## EXERCISE GOAL:
All lines with the word "under" are to be found and copied from the listing.

## DATASET EXTRACT:
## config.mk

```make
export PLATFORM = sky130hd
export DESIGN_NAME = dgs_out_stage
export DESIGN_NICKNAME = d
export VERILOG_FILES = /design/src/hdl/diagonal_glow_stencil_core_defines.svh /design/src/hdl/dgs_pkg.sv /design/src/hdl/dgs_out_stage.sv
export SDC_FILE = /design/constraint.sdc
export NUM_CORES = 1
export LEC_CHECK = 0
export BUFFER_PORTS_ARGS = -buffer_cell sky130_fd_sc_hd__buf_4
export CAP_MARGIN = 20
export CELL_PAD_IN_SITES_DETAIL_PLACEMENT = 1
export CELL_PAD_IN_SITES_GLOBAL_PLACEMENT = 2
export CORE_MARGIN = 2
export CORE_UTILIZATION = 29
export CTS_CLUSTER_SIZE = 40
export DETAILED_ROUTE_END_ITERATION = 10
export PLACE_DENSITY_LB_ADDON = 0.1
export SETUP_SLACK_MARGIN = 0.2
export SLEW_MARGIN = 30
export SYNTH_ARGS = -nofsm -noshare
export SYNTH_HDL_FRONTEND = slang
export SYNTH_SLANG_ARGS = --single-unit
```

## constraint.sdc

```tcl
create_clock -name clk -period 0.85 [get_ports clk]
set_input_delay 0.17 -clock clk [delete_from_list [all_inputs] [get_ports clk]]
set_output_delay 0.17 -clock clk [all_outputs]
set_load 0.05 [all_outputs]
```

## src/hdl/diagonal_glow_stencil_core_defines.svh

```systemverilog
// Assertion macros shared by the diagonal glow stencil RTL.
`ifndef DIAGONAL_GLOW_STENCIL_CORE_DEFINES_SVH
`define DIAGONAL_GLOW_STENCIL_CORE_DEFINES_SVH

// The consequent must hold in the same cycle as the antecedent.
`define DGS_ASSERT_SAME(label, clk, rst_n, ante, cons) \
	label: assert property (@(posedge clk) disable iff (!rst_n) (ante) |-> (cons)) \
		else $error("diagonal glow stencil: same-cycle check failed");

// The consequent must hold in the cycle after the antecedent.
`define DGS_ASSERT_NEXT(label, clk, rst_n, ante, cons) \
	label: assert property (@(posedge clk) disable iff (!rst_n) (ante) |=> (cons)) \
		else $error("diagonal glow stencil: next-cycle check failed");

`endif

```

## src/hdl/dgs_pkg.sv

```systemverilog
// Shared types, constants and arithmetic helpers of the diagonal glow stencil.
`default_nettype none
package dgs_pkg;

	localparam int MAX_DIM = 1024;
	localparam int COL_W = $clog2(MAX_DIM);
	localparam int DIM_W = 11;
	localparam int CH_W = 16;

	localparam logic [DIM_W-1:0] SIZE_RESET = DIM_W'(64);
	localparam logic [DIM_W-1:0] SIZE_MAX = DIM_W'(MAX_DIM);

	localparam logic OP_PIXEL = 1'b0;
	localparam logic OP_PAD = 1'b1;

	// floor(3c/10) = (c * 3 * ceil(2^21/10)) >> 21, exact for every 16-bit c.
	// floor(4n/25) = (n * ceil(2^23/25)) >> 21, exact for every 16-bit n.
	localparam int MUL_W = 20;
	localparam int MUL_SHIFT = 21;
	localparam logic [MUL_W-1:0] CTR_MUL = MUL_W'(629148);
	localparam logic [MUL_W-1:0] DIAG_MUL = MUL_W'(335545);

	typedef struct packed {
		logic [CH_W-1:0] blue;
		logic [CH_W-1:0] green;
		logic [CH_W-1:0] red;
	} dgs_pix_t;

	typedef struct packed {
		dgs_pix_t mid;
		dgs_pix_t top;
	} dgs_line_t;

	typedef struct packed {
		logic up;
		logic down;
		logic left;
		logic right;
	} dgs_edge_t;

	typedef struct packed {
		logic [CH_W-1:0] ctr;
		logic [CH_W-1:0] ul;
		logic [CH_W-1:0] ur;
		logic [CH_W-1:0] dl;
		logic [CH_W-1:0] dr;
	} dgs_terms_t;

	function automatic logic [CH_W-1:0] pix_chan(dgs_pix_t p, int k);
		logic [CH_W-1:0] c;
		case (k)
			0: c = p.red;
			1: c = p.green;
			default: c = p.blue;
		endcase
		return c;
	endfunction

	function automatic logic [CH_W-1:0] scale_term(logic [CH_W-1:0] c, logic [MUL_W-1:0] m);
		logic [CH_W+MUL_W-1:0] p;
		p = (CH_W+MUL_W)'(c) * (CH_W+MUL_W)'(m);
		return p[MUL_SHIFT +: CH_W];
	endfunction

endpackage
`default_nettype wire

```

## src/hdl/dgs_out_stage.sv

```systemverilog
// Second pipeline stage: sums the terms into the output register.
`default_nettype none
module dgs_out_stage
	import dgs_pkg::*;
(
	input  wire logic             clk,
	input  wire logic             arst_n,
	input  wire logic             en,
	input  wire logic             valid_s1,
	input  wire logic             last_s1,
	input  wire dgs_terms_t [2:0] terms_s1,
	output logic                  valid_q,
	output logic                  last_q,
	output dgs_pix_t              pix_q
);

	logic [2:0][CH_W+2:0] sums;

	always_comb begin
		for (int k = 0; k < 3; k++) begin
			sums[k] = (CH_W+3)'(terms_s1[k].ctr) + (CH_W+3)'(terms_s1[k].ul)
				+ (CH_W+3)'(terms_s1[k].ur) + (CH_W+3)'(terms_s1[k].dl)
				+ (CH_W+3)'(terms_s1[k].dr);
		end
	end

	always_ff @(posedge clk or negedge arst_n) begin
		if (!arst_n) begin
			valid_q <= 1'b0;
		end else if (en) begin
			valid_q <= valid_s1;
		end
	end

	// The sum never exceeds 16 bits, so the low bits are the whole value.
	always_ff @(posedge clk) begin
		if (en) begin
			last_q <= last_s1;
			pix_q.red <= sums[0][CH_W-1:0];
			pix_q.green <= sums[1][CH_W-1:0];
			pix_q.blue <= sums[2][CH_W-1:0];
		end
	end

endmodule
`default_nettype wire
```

* * *

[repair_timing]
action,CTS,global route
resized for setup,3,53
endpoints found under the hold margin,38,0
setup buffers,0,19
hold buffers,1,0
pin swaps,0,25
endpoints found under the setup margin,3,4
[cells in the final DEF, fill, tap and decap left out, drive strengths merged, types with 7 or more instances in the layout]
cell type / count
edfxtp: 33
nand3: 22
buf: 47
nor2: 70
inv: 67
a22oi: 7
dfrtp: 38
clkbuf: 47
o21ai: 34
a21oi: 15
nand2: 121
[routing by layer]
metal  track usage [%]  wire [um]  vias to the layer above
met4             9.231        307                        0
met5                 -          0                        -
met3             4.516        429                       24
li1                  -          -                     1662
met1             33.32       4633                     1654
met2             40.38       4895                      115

* * *

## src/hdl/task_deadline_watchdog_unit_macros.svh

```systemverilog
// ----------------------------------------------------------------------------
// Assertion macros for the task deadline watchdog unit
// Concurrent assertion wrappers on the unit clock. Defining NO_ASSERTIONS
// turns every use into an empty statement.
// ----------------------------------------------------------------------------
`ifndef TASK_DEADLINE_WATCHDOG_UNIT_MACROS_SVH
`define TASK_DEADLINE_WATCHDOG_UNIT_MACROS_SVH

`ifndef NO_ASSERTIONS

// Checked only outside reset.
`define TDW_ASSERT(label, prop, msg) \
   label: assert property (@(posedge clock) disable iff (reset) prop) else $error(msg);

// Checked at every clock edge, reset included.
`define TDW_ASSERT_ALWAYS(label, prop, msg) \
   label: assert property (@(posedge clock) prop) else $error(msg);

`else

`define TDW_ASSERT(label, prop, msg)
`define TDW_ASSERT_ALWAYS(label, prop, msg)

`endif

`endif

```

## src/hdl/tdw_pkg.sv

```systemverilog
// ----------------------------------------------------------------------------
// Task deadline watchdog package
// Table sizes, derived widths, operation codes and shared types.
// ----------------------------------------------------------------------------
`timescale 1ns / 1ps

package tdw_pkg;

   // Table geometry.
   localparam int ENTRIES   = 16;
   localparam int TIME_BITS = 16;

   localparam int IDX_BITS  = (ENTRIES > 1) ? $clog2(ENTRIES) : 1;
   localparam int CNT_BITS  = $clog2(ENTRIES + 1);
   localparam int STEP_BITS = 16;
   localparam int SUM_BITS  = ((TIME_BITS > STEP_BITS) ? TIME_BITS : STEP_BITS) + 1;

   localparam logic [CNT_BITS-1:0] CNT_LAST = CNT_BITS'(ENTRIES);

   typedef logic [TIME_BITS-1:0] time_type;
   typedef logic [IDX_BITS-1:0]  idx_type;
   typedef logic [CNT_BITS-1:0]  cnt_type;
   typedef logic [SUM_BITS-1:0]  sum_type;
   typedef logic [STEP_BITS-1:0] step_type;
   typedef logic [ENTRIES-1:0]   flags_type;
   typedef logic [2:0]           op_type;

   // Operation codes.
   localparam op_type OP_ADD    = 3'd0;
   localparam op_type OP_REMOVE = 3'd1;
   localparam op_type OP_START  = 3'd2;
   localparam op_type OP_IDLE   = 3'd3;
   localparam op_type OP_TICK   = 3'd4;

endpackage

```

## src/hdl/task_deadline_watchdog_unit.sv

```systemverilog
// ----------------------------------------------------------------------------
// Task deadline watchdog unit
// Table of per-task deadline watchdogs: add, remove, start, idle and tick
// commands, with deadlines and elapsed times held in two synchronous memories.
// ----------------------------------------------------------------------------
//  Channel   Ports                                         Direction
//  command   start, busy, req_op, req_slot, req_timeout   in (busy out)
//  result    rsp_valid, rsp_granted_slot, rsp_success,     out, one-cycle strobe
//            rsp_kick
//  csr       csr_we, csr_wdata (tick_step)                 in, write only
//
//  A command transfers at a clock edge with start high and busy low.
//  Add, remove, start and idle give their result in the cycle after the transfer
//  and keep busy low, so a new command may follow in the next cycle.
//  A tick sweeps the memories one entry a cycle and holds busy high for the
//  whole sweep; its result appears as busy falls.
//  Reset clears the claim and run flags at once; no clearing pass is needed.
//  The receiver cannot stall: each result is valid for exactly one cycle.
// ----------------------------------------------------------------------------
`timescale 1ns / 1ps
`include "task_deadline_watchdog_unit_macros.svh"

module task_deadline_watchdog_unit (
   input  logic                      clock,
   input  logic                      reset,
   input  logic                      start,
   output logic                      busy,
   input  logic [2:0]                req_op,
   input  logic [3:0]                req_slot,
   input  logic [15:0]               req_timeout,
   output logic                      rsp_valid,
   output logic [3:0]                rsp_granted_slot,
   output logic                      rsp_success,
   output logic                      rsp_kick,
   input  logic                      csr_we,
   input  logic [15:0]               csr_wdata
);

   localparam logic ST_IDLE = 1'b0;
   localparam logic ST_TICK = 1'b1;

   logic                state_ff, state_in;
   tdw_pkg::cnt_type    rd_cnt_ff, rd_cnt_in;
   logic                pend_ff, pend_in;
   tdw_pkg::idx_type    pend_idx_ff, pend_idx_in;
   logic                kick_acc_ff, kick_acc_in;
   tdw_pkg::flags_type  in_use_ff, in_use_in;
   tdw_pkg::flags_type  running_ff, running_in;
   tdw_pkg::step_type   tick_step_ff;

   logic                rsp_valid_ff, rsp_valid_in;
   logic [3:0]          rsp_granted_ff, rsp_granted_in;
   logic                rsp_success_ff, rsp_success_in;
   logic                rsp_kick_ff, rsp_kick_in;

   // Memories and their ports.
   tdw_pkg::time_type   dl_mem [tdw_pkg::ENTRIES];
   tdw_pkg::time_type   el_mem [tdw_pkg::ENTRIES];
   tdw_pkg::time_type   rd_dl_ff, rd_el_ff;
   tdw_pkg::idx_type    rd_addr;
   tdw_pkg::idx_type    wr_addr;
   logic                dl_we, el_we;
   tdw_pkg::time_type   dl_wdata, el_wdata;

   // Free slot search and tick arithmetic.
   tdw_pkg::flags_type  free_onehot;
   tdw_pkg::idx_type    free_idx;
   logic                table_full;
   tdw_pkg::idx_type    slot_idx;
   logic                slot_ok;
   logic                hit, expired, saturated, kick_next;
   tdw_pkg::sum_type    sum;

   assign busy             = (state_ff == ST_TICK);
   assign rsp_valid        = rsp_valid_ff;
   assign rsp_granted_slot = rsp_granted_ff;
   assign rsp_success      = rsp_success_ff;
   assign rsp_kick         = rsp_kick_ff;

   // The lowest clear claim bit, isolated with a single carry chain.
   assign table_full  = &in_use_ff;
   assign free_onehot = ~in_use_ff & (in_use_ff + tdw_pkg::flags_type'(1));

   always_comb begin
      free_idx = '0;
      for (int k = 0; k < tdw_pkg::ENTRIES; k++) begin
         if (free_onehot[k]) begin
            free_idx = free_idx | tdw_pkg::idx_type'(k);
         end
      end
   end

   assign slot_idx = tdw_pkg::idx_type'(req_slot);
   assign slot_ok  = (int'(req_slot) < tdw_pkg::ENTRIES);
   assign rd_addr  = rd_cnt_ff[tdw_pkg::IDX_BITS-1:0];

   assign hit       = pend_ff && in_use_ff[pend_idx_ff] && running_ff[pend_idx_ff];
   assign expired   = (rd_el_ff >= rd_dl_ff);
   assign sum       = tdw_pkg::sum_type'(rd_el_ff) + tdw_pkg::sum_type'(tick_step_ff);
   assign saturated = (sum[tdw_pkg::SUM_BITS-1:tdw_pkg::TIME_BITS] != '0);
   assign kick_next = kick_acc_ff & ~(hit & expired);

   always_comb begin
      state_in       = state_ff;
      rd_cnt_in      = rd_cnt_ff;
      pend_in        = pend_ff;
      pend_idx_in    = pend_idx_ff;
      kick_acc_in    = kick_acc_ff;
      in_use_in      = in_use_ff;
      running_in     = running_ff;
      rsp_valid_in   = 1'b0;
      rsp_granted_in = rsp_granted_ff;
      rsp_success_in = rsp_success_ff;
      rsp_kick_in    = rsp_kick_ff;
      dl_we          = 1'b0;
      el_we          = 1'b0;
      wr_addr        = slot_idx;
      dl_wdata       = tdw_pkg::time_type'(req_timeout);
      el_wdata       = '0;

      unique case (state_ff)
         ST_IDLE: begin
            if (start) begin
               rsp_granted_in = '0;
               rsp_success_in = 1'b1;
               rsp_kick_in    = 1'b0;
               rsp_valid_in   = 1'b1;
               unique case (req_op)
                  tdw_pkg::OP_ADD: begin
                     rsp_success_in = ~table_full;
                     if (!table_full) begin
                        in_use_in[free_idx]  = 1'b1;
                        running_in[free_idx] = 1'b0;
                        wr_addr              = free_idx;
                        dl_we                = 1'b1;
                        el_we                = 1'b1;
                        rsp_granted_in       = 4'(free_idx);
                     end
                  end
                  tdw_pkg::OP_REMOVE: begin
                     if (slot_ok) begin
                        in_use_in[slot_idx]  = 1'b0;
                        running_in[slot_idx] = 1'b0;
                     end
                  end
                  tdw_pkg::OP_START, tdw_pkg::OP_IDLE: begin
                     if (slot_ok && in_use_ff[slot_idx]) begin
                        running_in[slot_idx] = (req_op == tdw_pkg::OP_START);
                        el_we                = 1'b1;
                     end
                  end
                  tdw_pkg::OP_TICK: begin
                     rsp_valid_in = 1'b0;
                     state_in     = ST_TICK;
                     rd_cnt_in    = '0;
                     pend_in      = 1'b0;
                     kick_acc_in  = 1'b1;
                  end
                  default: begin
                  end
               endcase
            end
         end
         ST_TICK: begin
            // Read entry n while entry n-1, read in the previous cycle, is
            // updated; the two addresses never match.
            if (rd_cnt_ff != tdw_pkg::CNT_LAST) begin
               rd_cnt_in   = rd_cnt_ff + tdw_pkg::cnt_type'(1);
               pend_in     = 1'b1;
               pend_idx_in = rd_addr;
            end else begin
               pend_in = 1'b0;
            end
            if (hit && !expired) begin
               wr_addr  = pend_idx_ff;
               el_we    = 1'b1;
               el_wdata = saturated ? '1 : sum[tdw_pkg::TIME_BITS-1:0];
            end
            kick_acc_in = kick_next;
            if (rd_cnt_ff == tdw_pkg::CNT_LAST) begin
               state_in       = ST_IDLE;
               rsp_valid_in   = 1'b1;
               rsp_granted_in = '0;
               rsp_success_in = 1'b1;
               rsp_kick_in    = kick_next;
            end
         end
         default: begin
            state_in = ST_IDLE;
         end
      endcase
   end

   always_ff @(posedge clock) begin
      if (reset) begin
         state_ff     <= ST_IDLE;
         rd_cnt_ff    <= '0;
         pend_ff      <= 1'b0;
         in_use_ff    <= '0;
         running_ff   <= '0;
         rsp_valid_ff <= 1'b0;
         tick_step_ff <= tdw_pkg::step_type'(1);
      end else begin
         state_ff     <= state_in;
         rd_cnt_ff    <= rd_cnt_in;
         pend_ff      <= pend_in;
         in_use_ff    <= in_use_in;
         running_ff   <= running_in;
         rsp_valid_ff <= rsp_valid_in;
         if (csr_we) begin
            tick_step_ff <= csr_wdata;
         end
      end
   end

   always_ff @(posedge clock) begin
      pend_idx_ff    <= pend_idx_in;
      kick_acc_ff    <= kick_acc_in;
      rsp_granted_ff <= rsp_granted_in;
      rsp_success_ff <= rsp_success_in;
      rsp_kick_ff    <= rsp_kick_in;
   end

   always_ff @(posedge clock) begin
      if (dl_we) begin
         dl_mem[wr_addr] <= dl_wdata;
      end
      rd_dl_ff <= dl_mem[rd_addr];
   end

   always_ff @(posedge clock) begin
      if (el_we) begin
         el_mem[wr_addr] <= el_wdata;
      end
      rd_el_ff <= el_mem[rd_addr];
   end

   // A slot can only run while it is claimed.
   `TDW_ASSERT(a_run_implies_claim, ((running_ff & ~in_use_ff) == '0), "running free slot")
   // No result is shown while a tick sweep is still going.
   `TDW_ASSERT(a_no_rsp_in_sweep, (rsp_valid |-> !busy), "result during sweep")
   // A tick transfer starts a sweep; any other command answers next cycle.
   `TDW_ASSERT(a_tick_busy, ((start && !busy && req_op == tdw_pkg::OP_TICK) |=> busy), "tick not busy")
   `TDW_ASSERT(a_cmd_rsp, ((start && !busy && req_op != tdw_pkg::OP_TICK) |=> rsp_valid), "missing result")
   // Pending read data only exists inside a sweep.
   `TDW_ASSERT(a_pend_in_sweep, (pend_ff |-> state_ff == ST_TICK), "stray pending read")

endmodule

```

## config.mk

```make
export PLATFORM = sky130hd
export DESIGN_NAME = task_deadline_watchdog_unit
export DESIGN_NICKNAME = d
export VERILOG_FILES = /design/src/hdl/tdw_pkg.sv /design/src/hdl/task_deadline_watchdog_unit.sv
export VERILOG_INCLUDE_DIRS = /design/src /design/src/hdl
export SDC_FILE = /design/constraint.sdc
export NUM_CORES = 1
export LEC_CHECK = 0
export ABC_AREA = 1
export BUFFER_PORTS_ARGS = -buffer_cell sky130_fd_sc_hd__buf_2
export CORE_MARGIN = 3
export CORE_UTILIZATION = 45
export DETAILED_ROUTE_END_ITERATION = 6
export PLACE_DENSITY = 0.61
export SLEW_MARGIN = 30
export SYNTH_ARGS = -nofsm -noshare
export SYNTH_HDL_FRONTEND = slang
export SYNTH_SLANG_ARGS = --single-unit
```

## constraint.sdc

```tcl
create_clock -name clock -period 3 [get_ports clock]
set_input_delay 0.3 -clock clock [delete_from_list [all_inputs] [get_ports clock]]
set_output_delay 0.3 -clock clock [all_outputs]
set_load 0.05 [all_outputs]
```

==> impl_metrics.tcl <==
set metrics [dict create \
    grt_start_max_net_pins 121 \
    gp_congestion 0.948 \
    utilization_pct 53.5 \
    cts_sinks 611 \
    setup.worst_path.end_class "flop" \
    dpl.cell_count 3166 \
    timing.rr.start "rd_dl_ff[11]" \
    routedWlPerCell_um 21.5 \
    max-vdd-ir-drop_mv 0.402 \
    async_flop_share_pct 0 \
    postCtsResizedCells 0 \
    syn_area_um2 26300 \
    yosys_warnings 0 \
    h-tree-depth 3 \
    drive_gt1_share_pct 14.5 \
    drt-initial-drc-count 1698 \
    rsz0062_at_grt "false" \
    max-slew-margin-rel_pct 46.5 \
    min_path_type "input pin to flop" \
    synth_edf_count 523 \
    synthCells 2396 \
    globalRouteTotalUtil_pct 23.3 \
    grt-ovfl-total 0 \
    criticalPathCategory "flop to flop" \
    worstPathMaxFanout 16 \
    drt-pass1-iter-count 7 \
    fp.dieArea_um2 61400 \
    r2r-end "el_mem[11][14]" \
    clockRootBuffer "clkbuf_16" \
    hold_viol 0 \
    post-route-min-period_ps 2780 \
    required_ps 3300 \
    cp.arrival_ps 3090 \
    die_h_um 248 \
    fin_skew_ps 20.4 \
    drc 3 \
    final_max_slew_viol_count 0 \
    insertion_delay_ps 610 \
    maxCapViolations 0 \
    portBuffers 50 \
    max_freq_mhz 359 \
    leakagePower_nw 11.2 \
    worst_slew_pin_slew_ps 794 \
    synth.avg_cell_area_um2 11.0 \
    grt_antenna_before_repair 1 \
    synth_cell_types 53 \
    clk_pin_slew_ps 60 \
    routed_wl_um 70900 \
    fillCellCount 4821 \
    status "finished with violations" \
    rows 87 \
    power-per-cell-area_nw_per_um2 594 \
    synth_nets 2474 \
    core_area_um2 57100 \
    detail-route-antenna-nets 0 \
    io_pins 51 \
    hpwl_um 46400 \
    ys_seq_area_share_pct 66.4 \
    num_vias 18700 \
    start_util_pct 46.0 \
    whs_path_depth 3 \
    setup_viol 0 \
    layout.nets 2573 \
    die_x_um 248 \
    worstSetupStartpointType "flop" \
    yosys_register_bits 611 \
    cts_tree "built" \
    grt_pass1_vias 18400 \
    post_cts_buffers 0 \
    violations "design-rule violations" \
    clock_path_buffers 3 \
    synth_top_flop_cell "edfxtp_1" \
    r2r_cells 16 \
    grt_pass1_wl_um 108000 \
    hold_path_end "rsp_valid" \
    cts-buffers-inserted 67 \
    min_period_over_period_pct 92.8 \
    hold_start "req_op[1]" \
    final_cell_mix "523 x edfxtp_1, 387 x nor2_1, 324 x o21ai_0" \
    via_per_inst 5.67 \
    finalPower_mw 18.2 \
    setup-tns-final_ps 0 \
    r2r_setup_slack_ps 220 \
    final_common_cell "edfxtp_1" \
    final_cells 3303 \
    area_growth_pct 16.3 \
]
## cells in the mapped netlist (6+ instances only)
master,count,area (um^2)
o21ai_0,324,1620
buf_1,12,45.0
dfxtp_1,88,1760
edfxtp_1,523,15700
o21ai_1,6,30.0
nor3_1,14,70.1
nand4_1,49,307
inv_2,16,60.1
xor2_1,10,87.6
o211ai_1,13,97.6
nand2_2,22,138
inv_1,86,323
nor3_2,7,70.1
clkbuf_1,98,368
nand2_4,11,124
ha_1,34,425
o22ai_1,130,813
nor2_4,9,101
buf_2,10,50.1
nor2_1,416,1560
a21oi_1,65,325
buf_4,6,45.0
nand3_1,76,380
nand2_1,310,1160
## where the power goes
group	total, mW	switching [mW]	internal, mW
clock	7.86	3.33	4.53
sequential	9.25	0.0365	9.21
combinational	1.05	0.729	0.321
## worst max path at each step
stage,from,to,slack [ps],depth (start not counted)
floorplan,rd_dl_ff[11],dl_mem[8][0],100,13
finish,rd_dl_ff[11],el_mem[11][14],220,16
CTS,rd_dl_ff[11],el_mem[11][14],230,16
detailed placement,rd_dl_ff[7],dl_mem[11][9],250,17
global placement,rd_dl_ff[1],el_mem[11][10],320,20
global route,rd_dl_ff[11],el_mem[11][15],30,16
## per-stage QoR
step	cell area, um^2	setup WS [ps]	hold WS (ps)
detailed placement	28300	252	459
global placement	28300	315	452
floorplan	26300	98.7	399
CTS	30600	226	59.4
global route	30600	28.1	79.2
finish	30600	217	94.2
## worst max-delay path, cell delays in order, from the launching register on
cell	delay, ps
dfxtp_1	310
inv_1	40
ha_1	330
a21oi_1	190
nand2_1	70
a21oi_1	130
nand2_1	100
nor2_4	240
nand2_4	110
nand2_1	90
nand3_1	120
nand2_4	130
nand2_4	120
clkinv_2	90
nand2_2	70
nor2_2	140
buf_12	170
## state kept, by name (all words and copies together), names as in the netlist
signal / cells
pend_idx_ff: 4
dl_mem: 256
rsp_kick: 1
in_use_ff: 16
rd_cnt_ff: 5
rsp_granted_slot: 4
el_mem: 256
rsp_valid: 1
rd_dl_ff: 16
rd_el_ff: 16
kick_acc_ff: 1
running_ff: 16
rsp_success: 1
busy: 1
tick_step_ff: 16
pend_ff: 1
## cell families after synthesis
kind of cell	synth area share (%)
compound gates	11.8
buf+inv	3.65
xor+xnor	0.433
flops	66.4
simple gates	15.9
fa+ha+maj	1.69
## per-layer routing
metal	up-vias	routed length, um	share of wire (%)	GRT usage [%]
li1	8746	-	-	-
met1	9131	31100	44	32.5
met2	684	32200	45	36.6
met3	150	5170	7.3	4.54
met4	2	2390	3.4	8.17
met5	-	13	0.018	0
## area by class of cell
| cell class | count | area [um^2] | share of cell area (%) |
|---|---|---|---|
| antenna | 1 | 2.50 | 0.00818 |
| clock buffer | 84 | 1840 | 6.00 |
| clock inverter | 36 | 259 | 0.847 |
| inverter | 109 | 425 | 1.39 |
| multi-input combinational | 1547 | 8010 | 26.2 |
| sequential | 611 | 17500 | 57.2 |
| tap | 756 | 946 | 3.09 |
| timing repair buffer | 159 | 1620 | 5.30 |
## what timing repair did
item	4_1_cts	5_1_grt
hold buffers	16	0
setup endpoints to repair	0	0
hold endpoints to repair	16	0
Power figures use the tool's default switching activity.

## OUTPUT:
endpoints found under the hold margin,38,0
endpoints found under the setup margin,3,4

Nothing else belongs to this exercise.